Gotama's teachings never advised to undertake rites and rituals or to worship understood as a humiliation but rites and rituals appeared with the outcome of traditions.

Seems to me, at the risk of being wrong, that rites, rituals and worshiping became more and more important as traditions evolved from Theravada to Mahayana and beyond.

Not pretending to judge this but to understand this fact it looks like worshiping is a central aspect in some traditions and for some practitioners just because they have adopted them and it is central due to a kind of cohesive element needed to maintain a coherent practice in a given Sangha.

It also seems that for those that practice not through a tradition but directly from Gotama teachings do not need the aid of rite, ritual and worshiping.

But, for example, the case of Soto Zen is highly ritualistic. Manners, gestures, symbols, movements are ways to tame the mind, to settle it and to prepare it to wise discernment and an aid for recollection.

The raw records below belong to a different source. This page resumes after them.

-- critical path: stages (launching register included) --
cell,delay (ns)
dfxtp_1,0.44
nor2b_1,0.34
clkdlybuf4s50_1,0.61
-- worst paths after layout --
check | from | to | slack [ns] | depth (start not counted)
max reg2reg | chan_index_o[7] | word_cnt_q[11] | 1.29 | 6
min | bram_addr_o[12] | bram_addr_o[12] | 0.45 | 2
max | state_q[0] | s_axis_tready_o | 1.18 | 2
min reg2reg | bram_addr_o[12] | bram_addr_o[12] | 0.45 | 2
===== config.mk =====
export PLATFORM = sky130hd
export DESIGN_NAME = alu_ctrl_flat
export DESIGN_NICKNAME = d
export VERILOG_FILES = /design/src/rtl/alu_ctrl_if.sv /design/src/rtl/alu_ctrl.sv /design/src/flat_wrapper.sv
export SDC_FILE = /design/constraint.sdc
export NUM_CORES = 1
export LEC_CHECK = 0
export ABC_AREA = 1
export BUFFER_PORTS_ARGS = -buffer_cell sky130_fd_sc_hd__buf_2
export CAP_MARGIN = 20
export CORE_MARGIN = 2
export CORE_UTILIZATION = 39
export CTS_CLUSTER_DIAMETER = 40
export CTS_CLUSTER_SIZE = 16
export DETAILED_ROUTE_END_ITERATION = 12
export HOLD_SLACK_MARGIN = 0.06
export PLACE_DENSITY = 0.91
export SLEW_MARGIN = 0
export SYNTH_ARGS = -nofsm -noshare
export SYNTH_HDL_FRONTEND = slang
export SYNTH_SLANG_ARGS = --single-unit

===== constraint.sdc =====
create_clock -name clk -period 0.8 [get_ports clk]
set_input_delay 0.16 -clock clk [delete_from_list [all_inputs] [get_ports clk]]
set_output_delay 0.16 -clock clk [all_outputs]
set_load 0.01 [all_outputs]
[src/rtl/prog_loader_if.sv]
// Download and fetch bundle between the program source / CPU side (master)
// and the instruction-memory loader (slave).
interface prog_loader_if #(
    parameter int INSTR_W = 16,
    parameter int DEPTH   = 256
);
    localparam int ADDR_W = $clog2(DEPTH);

    logic               dl_start;
    logic [ADDR_W-1:0]  dl_base;
    logic [ADDR_W:0]    dl_len;
    logic               dl_abort;
    logic               dl_valid;
    logic [INSTR_W-1:0] dl_data;
    logic               dl_ready;
    logic               dl_busy;
    logic               dl_done;
    logic               dl_err;
    logic [INSTR_W-1:0] dl_checksum;
    logic               cpu_hold;
    logic               fetch_en;
    logic [ADDR_W-1:0]  fetch_addr;
    logic [INSTR_W-1:0] fetch_data;
    logic               fetch_valid;

    modport master (
        output dl_start, dl_base, dl_len, dl_abort, dl_valid, dl_data,
        output fetch_en, fetch_addr,
        input  dl_ready, dl_busy, dl_done, dl_err, dl_checksum, cpu_hold,
        input  fetch_data, fetch_valid
    );

    modport slave (
        input  dl_start, dl_base, dl_len, dl_abort, dl_valid, dl_data,
        input  fetch_en, fetch_addr,
        output dl_ready, dl_busy, dl_done, dl_err, dl_checksum, cpu_hold,
        output fetch_data, fetch_valid
    );
endinterface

The aspect of worship as an act of surrender can be appreciated from a different approach as a recognition of an ultimate truth; a bigger truth than that hold by selfness or the idea of a self.

When one has given up the idea of a self, IMO, there is surrender. Personal experience when first the Four Noble Truths were "touched" and truly understood, a sort of surrendering happend. To give up all the burden of misconceptions stored in the mind from years of accumulated ignorance necessarily leads to prise deeply the word of Gotama Buddha touching the delicate line of devotional feeling.